Stored records:

File: config.mk
export PLATFORM = sky130hd
export DESIGN_NAME = div_bcd_conv
export DESIGN_NICKNAME = d
export VERILOG_FILES = /design/src/rtl/div_bcd_conv.sv
export SDC_FILE = /design/constraint.sdc
export NUM_CORES = 1
export LEC_CHECK = 0
export BUFFER_PORTS_ARGS = -buffer_cell sky130_fd_sc_hd__buf_2
export CAP_MARGIN = 0
export CORE_UTILIZATION = 63
export DETAILED_ROUTE_END_ITERATION = 16
export PLACE_DENSITY = 0.84
export SLEW_MARGIN = 5
export SYNTH_ARGS = -nofsm -noshare
export SYNTH_HDL_FRONTEND = slang
export SYNTH_SLANG_ARGS = --single-unit
File: constraint.sdc
create_clock -name clk -period 8.6 [get_ports clk]
set_input_delay 0 -clock clk [delete_from_list [all_inputs] [get_ports clk]]
set_output_delay 0 -clock clk [all_outputs]
set_load 0.02 [all_outputs]
===== config.mk =====
export PLATFORM = sky130hd
export DESIGN_NAME = if_fetch_flat
export DESIGN_NICKNAME = d
export VERILOG_FILES = /design/src/rtl/if_fetch_if.sv /design/src/rtl/if_fetch.sv /design/src/flat_wrapper.sv
export SDC_FILE = /design/constraint.sdc
export NUM_CORES = 1
export LEC_CHECK = 0
export CAP_MARGIN = 10
export CORE_MARGIN = 2
export CORE_UTILIZATION = 43
export CTS_BUF_LIST = sky130_fd_sc_hd__clkbuf_16
export CTS_CLUSTER_SIZE = 25
export DETAILED_ROUTE_END_ITERATION = 7
export PLACE_DENSITY = 0.76
export SLEW_MARGIN = 40
export SYNTH_ARGS = -nofsm -noshare
export SYNTH_HDL_FRONTEND = slang
export SYNTH_SLANG_ARGS = --single-unit

===== constraint.sdc =====
create_clock -name clk -period 1.7 [get_ports clk]
set_input_delay 0.34 -clock clk [delete_from_list [all_inputs] [get_ports clk]]
set_output_delay 0.34 -clock clk [all_outputs]
set_load 0.005 [all_outputs]
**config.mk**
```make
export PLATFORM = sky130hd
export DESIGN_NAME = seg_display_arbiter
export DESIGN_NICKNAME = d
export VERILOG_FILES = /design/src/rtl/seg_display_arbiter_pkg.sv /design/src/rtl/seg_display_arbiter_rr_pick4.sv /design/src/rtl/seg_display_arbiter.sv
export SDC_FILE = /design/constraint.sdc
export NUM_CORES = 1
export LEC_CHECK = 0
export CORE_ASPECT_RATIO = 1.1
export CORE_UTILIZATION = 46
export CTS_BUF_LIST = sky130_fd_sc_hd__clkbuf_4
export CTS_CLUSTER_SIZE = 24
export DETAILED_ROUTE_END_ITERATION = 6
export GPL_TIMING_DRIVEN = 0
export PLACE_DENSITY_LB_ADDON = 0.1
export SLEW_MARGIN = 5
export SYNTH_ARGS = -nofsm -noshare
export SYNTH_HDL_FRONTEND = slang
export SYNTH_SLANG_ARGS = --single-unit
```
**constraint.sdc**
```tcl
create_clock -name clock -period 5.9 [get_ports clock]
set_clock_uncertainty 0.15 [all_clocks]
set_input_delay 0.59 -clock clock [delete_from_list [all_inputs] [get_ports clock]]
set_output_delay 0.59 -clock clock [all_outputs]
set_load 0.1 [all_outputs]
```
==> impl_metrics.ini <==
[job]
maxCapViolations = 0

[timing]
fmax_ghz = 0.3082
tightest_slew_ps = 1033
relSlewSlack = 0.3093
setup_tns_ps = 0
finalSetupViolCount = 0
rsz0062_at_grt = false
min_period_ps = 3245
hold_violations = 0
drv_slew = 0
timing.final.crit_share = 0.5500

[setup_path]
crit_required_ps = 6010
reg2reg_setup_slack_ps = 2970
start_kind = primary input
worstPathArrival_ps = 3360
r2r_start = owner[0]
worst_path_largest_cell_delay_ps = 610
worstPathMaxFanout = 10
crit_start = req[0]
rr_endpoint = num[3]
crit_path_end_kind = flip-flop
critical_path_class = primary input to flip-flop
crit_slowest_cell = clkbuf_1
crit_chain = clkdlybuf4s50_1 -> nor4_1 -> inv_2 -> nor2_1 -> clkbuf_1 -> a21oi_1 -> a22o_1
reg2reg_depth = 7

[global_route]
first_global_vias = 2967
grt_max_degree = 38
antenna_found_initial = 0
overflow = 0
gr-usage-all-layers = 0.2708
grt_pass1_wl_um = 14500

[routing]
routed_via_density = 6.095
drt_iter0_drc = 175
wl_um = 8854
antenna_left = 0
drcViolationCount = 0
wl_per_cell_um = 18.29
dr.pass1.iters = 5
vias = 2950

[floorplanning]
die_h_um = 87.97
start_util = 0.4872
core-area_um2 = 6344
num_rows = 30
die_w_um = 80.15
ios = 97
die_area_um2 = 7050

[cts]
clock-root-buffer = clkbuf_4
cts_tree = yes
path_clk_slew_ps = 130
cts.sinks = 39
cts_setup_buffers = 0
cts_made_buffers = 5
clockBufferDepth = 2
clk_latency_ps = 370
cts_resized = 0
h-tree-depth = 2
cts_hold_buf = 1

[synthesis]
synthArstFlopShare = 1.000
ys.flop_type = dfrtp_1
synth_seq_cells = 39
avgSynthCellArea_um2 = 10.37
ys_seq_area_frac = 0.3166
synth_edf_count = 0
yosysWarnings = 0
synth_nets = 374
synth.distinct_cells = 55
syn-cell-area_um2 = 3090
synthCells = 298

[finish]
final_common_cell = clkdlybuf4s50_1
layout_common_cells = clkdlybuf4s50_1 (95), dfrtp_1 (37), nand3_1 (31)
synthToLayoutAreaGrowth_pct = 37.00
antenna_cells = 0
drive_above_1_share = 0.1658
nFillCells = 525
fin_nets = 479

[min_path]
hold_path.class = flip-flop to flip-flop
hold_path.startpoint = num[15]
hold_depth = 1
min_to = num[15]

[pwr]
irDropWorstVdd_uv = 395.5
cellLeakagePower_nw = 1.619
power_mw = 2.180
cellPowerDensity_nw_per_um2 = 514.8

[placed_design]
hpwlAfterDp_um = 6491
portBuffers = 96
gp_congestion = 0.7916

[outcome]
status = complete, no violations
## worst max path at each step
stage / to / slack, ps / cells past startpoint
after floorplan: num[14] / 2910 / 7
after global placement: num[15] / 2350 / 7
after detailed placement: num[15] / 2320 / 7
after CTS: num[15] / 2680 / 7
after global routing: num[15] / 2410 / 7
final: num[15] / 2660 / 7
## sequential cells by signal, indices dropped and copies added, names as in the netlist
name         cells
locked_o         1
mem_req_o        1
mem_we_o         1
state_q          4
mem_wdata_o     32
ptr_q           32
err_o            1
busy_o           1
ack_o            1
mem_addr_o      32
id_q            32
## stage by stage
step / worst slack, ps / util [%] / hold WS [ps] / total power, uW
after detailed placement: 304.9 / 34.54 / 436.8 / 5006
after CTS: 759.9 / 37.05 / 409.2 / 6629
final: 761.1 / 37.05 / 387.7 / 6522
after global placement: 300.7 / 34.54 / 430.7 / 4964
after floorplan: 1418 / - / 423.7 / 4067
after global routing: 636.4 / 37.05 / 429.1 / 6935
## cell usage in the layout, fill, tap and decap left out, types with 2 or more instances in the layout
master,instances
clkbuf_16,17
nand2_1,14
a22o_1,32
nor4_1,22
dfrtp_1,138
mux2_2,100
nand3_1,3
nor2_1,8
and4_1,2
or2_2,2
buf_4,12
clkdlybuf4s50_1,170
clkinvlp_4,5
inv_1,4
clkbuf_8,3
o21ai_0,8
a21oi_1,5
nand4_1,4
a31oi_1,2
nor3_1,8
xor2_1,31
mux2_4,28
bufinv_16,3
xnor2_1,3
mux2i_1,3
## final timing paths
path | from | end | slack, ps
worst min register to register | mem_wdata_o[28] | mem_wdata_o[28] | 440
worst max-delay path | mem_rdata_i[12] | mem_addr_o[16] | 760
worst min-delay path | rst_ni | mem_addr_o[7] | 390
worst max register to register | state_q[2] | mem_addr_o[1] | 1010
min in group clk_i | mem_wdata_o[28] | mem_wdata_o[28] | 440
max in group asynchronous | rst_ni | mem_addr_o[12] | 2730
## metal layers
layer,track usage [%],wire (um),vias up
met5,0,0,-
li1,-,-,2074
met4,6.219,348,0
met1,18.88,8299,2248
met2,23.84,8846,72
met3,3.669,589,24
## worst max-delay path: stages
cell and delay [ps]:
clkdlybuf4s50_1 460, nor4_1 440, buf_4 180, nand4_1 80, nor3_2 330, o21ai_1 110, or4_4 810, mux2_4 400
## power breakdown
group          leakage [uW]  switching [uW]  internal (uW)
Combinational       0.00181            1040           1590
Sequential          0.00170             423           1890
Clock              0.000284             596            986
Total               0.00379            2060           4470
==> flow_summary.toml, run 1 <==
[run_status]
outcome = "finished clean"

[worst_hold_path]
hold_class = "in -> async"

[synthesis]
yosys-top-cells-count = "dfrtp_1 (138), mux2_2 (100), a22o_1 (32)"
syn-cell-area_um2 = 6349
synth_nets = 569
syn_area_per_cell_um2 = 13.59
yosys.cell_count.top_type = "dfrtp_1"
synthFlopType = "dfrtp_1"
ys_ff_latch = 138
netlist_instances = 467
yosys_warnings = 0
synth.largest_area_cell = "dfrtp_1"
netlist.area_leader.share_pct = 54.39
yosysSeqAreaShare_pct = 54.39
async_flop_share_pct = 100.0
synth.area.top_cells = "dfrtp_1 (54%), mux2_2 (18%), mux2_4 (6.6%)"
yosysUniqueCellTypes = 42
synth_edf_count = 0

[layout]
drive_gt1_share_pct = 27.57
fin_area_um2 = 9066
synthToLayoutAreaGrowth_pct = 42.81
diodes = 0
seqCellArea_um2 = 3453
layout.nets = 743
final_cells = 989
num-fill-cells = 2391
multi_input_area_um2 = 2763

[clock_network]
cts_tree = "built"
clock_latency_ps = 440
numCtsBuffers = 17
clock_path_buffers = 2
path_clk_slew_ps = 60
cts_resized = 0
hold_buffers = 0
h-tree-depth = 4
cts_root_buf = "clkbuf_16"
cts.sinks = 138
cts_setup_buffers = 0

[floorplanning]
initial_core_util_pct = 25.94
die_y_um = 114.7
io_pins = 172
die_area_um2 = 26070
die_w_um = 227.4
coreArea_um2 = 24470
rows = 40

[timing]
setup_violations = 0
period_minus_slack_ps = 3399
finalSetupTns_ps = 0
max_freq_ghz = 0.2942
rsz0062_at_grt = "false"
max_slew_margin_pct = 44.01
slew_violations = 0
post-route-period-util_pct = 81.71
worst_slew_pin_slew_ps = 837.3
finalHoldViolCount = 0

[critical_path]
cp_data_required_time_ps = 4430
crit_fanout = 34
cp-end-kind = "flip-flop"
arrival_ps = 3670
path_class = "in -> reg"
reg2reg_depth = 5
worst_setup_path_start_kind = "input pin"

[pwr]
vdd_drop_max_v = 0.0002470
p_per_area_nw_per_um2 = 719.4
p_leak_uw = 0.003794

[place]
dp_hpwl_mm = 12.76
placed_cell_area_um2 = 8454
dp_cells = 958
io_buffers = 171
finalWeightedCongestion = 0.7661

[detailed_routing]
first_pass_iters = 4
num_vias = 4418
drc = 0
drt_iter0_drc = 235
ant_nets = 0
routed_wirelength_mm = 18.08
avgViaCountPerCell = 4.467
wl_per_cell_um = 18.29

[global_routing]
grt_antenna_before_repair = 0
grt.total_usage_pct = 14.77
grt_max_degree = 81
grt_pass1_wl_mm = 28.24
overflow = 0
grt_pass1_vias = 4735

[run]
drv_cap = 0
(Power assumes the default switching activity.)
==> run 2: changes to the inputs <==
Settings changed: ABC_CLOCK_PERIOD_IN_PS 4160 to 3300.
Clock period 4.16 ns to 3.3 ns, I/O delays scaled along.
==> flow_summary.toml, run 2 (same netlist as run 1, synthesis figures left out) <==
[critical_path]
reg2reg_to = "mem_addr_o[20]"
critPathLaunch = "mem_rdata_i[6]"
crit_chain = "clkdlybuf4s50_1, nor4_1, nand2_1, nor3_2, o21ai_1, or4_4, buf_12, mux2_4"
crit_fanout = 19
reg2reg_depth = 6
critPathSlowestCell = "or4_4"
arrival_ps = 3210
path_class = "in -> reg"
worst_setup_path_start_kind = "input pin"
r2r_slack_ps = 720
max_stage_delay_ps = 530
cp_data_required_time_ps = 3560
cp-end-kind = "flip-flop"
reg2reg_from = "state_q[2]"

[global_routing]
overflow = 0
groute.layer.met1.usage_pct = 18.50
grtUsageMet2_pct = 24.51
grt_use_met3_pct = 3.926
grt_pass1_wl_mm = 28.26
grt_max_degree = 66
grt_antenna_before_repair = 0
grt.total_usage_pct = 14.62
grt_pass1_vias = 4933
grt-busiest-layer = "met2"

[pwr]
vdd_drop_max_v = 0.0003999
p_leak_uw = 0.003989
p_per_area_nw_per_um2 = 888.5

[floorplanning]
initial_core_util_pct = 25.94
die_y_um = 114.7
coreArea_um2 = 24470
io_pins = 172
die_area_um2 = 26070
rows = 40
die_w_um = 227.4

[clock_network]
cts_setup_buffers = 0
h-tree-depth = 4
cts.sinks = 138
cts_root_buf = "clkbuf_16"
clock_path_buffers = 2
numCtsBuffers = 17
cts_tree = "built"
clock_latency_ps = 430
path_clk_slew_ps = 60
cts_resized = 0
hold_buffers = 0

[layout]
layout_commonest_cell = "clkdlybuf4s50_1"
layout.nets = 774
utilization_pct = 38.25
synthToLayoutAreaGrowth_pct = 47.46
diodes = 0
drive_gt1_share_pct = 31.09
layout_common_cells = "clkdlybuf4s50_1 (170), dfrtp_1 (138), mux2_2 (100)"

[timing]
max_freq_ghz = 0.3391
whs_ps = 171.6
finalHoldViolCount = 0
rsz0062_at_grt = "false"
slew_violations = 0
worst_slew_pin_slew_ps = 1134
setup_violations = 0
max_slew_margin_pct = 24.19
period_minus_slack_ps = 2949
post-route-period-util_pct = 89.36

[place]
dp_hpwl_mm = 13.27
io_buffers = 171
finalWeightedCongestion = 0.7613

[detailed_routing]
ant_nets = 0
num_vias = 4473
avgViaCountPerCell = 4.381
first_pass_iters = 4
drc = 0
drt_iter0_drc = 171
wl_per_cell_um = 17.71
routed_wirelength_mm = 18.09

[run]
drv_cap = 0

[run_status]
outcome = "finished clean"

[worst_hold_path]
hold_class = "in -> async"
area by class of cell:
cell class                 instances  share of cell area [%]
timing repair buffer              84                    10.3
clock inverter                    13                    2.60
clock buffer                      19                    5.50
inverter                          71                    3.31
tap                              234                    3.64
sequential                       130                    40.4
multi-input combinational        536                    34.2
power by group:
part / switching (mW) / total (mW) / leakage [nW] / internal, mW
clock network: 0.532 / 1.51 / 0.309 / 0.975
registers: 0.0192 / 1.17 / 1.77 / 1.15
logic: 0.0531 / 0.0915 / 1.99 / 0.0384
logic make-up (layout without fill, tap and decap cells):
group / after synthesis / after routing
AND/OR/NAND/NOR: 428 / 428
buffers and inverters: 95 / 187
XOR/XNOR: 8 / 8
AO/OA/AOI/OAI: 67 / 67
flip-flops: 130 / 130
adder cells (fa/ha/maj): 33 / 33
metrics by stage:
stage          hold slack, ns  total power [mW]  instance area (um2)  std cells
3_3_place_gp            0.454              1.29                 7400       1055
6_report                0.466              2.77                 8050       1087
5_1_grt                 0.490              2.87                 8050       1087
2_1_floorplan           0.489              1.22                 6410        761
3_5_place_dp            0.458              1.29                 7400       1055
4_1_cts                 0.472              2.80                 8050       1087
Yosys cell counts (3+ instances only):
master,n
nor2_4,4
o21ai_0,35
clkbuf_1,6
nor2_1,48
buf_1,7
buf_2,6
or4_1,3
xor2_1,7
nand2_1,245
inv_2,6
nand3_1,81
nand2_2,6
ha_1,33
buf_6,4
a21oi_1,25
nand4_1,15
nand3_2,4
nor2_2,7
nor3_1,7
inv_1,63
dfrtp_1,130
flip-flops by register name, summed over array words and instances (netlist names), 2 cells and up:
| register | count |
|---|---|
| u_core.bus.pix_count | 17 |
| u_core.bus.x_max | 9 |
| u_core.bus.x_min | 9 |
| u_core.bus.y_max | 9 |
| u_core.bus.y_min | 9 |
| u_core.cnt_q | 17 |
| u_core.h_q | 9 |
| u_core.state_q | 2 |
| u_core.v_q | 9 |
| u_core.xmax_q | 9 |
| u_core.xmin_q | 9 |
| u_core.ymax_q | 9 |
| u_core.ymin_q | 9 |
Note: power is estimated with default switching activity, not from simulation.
<file path="config.mk">
export PLATFORM = sky130hd
export DESIGN_NAME = generic_fifo_stream_drain_flat
export DESIGN_NICKNAME = d
export VERILOG_FILES = /design/src/rtl/generic_fifo_stream_drain_if.sv /design/src/rtl/generic_fifo_stream_drain.sv /design/src/flat_wrapper.sv
export SDC_FILE = /design/constraint.sdc
export NUM_CORES = 1
export LEC_CHECK = 0
export ABC_CLOCK_PERIOD_IN_PS = 4890
export CORE_ASPECT_RATIO = 0.7
export CORE_MARGIN = 3
export CORE_UTILIZATION = 49
export CTS_BUF_LIST = sky130_fd_sc_hd__clkbuf_8
export CTS_CLUSTER_DIAMETER = 200
export CTS_CLUSTER_SIZE = 16
export DETAILED_ROUTE_END_ITERATION = 8
export DONT_BUFFER_PORTS = 1
export SYNTH_ARGS = -nofsm -noshare
export SYNTH_HDL_FRONTEND = slang
export SYNTH_SLANG_ARGS = --single-unit
</file>
<file path="constraint.sdc">
create_clock -name clk -period 4.89 [get_ports clk]
set_clock_uncertainty 0.15 [all_clocks]
set_input_delay 0.978 -clock clk [delete_from_list [all_inputs] [get_ports clk]]
set_output_delay 0.978 -clock clk [all_outputs]
set_load 0.05 [all_outputs]
</file>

WHAT NEEDS TO BE DONE: Looking at the entries above, work out how many lines contain the word "avgViaCountPerCell", then reply with only that figure.

RESPONSE TO THE TASK: 2